30代で日本人の9割が歯周病にかかっていると言われています。
患者さんはたいてい、歯が痛くなってから歯科医院に行きますが、その時点でかなり歯周病が進行しています。そのままほうっておくと、あごの骨がとけて歯が抜け落ちてしまうおそろしい病気なのですが、歯周病は痛みがないまま進行するから、自分で気付きにくいのです。
この歯周病について正しく理解している歯科医が少ないために、日本で歯周病が蔓延してしまったのだと、私は思っています。
「歯周病治療は歯科衛生士の仕事」と、自分では歯周病について学ばない歯医者
保険点数のために患者さんを非常識なほど通わせる歯医者
患者さんの要求に合わせて歯を抜かず、間に合わせの治療で事なきを得たと勘違いしている歯医者(その間にも、患者さんの歯周病は進行していきます。)
健康な歯を削ってブリッジにして、結局歯ぐきの健康も噛み合わせを崩壊させてしまう歯医者など、
考えられないような治療をする歯医者が後を絶ちませんし、患者さんの口を診せていただいて、驚くことがよくあります。
歯は、歯ぐきによって支えられています。
どんなに豪華で立派な家を建てても、土台がしっかりしていなかったら、すぐに家が傾き、ちょっとした事でつぶれてしまいます。歯も同じで、どんなに高価なかぶせものや矯正治療やインプラントをしても、土台である歯ぐきが歯周病で健康でなかったら、歯を支えることができずに崩壊してしまうのです。
全国的に、虫歯の患者さんは減ってきていますが、歯周病はなぜか減る気配がありません。減るどころか、かつては中高年以上がほとんどだったのに、低年齢化(30代)が進んでいます。

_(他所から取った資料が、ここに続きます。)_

Source: an optimization exercise on an open RTL-to-GDS flow (aim: small area, a short achievable clock period and few clock cycles). Production flows keep margins and buffers that such runs may drop.
RTL that was checked went through simulation tests only; none was proved equivalent to the original.
Only the layout flow was run in runs 1 and 4 to 6; the RTL was not checked for function there.
No activity file was given, so power comes from the tool's default toggle rates.

==> design/flow/design.v <==
package phdc_pkg;
  localparam int unsigned PosW  = 16;
  localparam int unsigned PosXW = PosW + 1;
  localparam logic [PosW-1:0] PosMax = '1;
  localparam int unsigned LenW = 15;
  localparam int unsigned WinW = 5;
  localparam int unsigned CrcW = 32;
  localparam logic [CrcW-1:0] CrcPoly = 32'hEDB8_8320;
  localparam logic [CrcW-1:0] CrcInit = 32'hFFFF_FFFF;
  localparam logic [7:0] FirstByteCrcMask = 8'hDF;
  localparam logic [PosXW-1:0] HdrCrcStart = 17'd7;
  localparam logic [PosXW-1:0] HdrEnd      = 17'd11;
  localparam logic [PosXW-1:0] CrcBytes    = 17'd4;
  localparam logic [WinW-1:0] WindowLimitRst  = 5'd31;
  localparam logic [LenW-1:0] PayloadLimitRst = 15'd512;
  typedef enum logic [0:0] {
    CfgWindowLimit  = 1'b0,
    CfgPayloadLimit = 1'b1
  } cfg_reg_e;
  typedef enum logic [2:0] {
    StOk           = 3'd0,
    StInconsistent = 3'd1,
    StNoHeader     = 3'd2,
    StType         = 3'd3,
    StWindow       = 3'd4,
    StLength       = 3'd5,
    StCrc          = 3'd6
  } status_e;
  typedef struct packed {
    status_e          status;
    logic [1:0]       pkt_type;
    logic             truncated;
    logic [WinW-1:0]  window;
    logic [LenW-1:0]  payload_length;
    logic [7:0]       seqnum;
    logic [31:0]      timestamp;
    logic [CrcW-1:0]  header_crc;
    logic [CrcW-1:0]  payload_crc;
    logic             payload_crc_checked;
  } res_t;
endpackage
import phdc_pkg::*;
module phdc_crc8 (
  input  logic [phdc_pkg::CrcW-1:0] crc_i,
  input  logic [7:0]                data_i,
  output logic [phdc_pkg::CrcW-1:0] crc_o
);
  always_comb begin
    logic [CrcW-1:0] c;
    c = crc_i ^ {{(CrcW-8){1'b0}}, data_i};
    for (int i = 0; i < 8; i++) begin
      c = (c >> 1) ^ (CrcPoly & {CrcW{c[0]}});
    end
    crc_o = c;
  end
endmodule
import phdc_pkg::*;
module phdc_parser (
  input  logic                      clk_i,
  input  logic                      rst_ni,
  input  logic                      step_i,
  input  logic [7:0]                data_i,
  input  logic                      last_i,
  input  logic [phdc_pkg::WinW-1:0] window_limit_i,
  input  logic [phdc_pkg::LenW-1:0] payload_limit_i,
  output phdc_pkg::res_t            res_o
);
  localparam logic [1:0] PhHdr  = 2'd0;
  localparam logic [1:0] PhPay  = 2'd1;
  localparam logic [1:0] PhTail = 2'd2;
  localparam logic [1:0] PhPast = 2'd3;
  logic [1:0]      ph_q;
  logic [LenW-1:0] cnt_q;    
  logic [1:0]      bi_q;     
  logic            ci_q;     
  logic            herr_q, perr_q;
  logic            l_q;
  logic [7:0]      b0_q, seq_q;
  logic [LenW-1:0] len_q;
  logic [31:0]     ts_q;
  logic [CrcW-1:0] hcrc_q;
  logic [CrcW-1:0] pc_q;     
  logic [2:0]      st_q;
  logic            chkd_q;
  logic            in_h, in_p, in_t;
  logic [3:0]      n;
  logic            p0, p1, p2l, pseq, pts, prx, pcrc, phc, hdr_last;
  logic [7:0]      dz, ref_b;
  logic            mism;
  logic [CrcW-1:0] crc_in, crc_upd;
  logic [7:0]      crc_data;
  logic            crc_en, bi_en;
  logic            plast, len_nz, chk;
  assign in_h = (ph_q == PhHdr);
  assign in_p = (ph_q == PhPay);
  assign in_t = (ph_q == PhTail);
  assign n    = cnt_q[3:0];
  assign p0       = in_h && (n == 4'd1);
  assign p1       = in_h && (n == 4'd2);
  assign p2l      = in_h && (n == 4'd3) && l_q;
  assign pseq     = in_h && (l_q ? (n == 4'd4) : (n == 4'd3));
  assign pts      = in_h && (l_q ? (n >= 4'd5 && n <= 4'd8) : (n >= 4'd4 && n <= 4'd7));
  assign prx      = in_h && (l_q ? (n >= 4'd9) : (n >= 4'd8));
  assign pcrc     = in_h && (l_q ? (n <= 4'd8) : (n <= 4'd7));
  assign phc      = in_h && (l_q ? (n == 4'd8) : (n == 4'd7));
  assign hdr_last = prx && (bi_q == 2'd3);
  assign ref_b = pc_q[8*(3-bi_q) +: 8];
  assign mism  = (data_i != ref_b);
  assign crc_in   = ci_q ? CrcInit : ~pc_q;
  assign crc_data = p0 ? (data_i & FirstByteCrcMask) : data_i;
  phdc_crc8 u_crc8 (
    .crc_i  (crc_in),
    .data_i (crc_data),
    .crc_o  (crc_upd)
  );
  assign crc_en = pcrc || in_p;
  assign bi_en  = pts || prx || in_t;
  assign plast  = (cnt_q == len_q);
  assign len_nz = (len_q != '0);
  assign chk    = len_nz && !b0_q[5];
  assign dz = p0 ? 8'h00 : data_i;
  logic nohdr, inc_a, typ0, winb, lenb, inc_b, herr_e, inc_c, perr_e;
  phdc_pkg::status_e status;
  assign nohdr  = in_h && (n <= 4'd6);
  assign inc_a  = in_h && (n <= 4'd10);
  assign typ0   = (b0_q[7:6] == 2'd0);
  assign winb   = (b0_q[4:0] > window_limit_i);
  assign lenb   = (len_q > payload_limit_i);
  assign inc_b  = in_h && (n == 4'd11) && l_q;
  assign herr_e = herr_q || (hdr_last && mism);
  assign inc_c  = (in_h && len_nz) || (in_p && (!plast || chk)) ||
                  (in_t && (bi_q != 2'd3));
  assign perr_e = perr_q || (in_t && mism);
  always_comb begin
    if (nohdr)                status = StNoHeader;
    else if (inc_a)           status = StInconsistent;
    else if (typ0)            status = StType;
    else if (winb)            status = StWindow;
    else if (lenb)            status = StLength;
    else if (inc_b)           status = StInconsistent;
    else if (herr_e)          status = StCrc;
    else if (inc_c)           status = StInconsistent;
    else if (chk && perr_e)   status = StCrc;
    else                      status = StOk;
  end
  logic checked;
  assign checked = chk && !(nohdr || inc_a || typ0 || winb || lenb || inc_b ||
                            herr_e || inc_c);
  always_ff @(posedge clk_i or negedge rst_ni) begin
    if (!rst_ni) begin
      ph_q  <= PhHdr;
      cnt_q <= 15'd1;
      bi_q  <= 2'd0;
      ci_q  <= 1'b1;
    end else if (step_i) begin
      if (last_i) begin
        ph_q  <= PhHdr;
        cnt_q <= 15'd1;
        bi_q  <= 2'd0;
        ci_q  <= 1'b1;
      end else begin
        ci_q <= crc_en ? 1'b0 : (ci_q || hdr_last);
        if (bi_en) bi_q <= bi_q + 2'd1;
        if (hdr_last) begin
          cnt_q <= 15'd1;
        end else if (in_h || in_p) begin
          cnt_q <= cnt_q + 15'd1;
        end
        if (hdr_last) ph_q <= len_nz ? PhPay : PhPast;
        if (in_p && plast) ph_q <= chk ? PhTail : PhPast;
        if (in_t && bi_q == 2'd3) ph_q <= PhPast;
      end
    end
  end
  always_ff @(posedge clk_i) begin
    if (step_i) begin
      if (p0) b0_q <= data_i;
      if (p1) l_q <= data_i[7];
      if (p0 || p1) len_q[14:8] <= dz[7] ? dz[6:0] : 7'd0;
      if (p0 || p1 || p2l) len_q[7:0] <= (p1 && data_i[7]) ? 8'h00 : {dz[7] && !p1, dz[6:0]};
      if (p0 || pseq) seq_q <= dz;
      for (int b = 0; b < 4; b++) begin
        if (p0 || (pts && bi_q == 2'(b))) ts_q[8*b +: 8] <= dz;
      end
      if (last_i && !checked) pc_q <= '0;
      else if (crc_en)        pc_q <= ~crc_upd;
      if (p0 || phc) hcrc_q <= p0 ? 32'h0 : ~crc_upd;
      herr_q <= (!p0 && herr_q) || (prx && mism);
      perr_q <= (!p0 && perr_q) || (in_t && mism);
      if (last_i) begin
        st_q   <= status;
        chkd_q <= checked;
      end
    end
  end
  always_comb begin
    res_o.status              = phdc_pkg::status_e'(st_q);
    res_o.pkt_type            = b0_q[7:6];
    res_o.truncated           = b0_q[5];
    res_o.window              = b0_q[4:0];
    res_o.payload_length      = len_q;
    res_o.seqnum              = seq_q;
    res_o.timestamp           = ts_q;
    res_o.header_crc          = hcrc_q;
    res_o.payload_crc         = pc_q;
    res_o.payload_crc_checked = chkd_q;
  end
endmodule
import phdc_pkg::*;
module packet_header_decoder_crc32_top (
  input  logic                      clk_i,
  input  logic                      rst_ni,
  input  logic                      in_valid_i,
  output logic                      in_ready_o,
  input  logic [7:0]                data_byte_i,
  input  logic                      last_byte_i,
  output logic                      out_valid_o,
  input  logic                      out_ready_i,
  output logic [2:0]                status_o,
  output logic [1:0]                pkt_type_o,
  output logic                      truncated_o,
  output logic [phdc_pkg::WinW-1:0] window_o,
  output logic [phdc_pkg::LenW-1:0] payload_length_o,
  output logic [7:0]                seqnum_o,
  output logic [31:0]               timestamp_o,
  output logic [phdc_pkg::CrcW-1:0] header_crc_o,
  output logic [phdc_pkg::CrcW-1:0] payload_crc_o,
  output logic                      payload_crc_checked_o,
  input  logic                      cfg_valid_i,
  output logic                      cfg_ready_o,
  input  logic [0:0]                cfg_index_i,
  input  logic [phdc_pkg::LenW-1:0] cfg_data_i
);
  logic            in_valid_q;
  logic [7:0]      in_data_q;
  logic            in_last_q;
  logic            out_valid_q;
  phdc_pkg::res_t  res;
  logic [WinW-1:0] window_limit_q;
  logic [LenW-1:0] payload_limit_q;
  logic in_ready_q, out_valid_d;
  assign in_ready_o = in_ready_q;
  always_ff @(posedge clk_i or negedge rst_ni) begin
    if (!rst_ni) begin
      in_valid_q <= 1'b0;
      in_ready_q <= 1'b1;
    end else begin
      in_valid_q <= in_valid_i && in_ready_o;
      in_ready_q <= !out_valid_d && !(in_valid_i && in_ready_o && last_byte_i);
    end
  end
  always_ff @(posedge clk_i) begin
    in_data_q <= data_byte_i;
    in_last_q <= last_byte_i;
  end
  assign cfg_ready_o = 1'b1;
  always_ff @(posedge clk_i or negedge rst_ni) begin
    if (!rst_ni) begin
      window_limit_q  <= WindowLimitRst;
      payload_limit_q <= PayloadLimitRst;
    end else if (cfg_valid_i) begin
      unique case (cfg_index_i)
        CfgWindowLimit:  window_limit_q  <= cfg_data_i[WinW-1:0];
        CfgPayloadLimit: payload_limit_q <= cfg_data_i;
        default: ;
      endcase
    end
  end
  phdc_parser u_parser (
    .clk_i           (clk_i),
    .rst_ni          (rst_ni),
    .step_i          (in_valid_q),
    .data_i          (in_data_q),
    .last_i          (in_last_q),
    .window_limit_i  (window_limit_q),
    .payload_limit_i (payload_limit_q),
    .res_o           (res)
  );
  assign out_valid_d = (in_valid_q && in_last_q) || (out_valid_q && !out_ready_i);
  always_ff @(posedge clk_i or negedge rst_ni) begin
    if (!rst_ni) begin
      out_valid_q <= 1'b0;
    end else begin
      out_valid_q <= out_valid_d;
    end
  end
  assign out_valid_o           = out_valid_q;
  assign status_o              = res.status;
  assign pkt_type_o            = res.pkt_type;
  assign truncated_o           = res.truncated;
  assign window_o              = res.window;
  assign payload_length_o      = res.payload_length;
  assign seqnum_o              = res.seqnum;
  assign timestamp_o           = res.timestamp;
  assign header_crc_o          = res.header_crc;
  assign payload_crc_o         = res.payload_crc;
  assign payload_crc_checked_o = res.payload_crc_checked;
endmodule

虫歯が減った要因には、フッ素やキシリトールが広まったことが挙げられます。でも、歯周病はこうした外側からの予防が難しく、経口感染をしやすいこと、菌が死なないことなどからどんどん広がっていきます。また、歯周病菌は空気を嫌うため、歯と歯ぐきの間のなるべく空気がないところに住み着いて、どんどん境目をもぐるように繁殖します。痛みのような自覚症状もなく進むため、気付いたときにはかなり進行していた、ということもよくあります。
信じがたいことですが、中には、目先の高額な治療費に目がくらんで、歯周病を治さずに自費治療をすすめる歯医者もいます。患者さんも普通はそんな知識はありませんから、歯周病という自覚がないまま、見た目だけきれいな歯になって喜んで帰るのでしょうが、数年後の口の中の状態を考えると背筋が寒くなります。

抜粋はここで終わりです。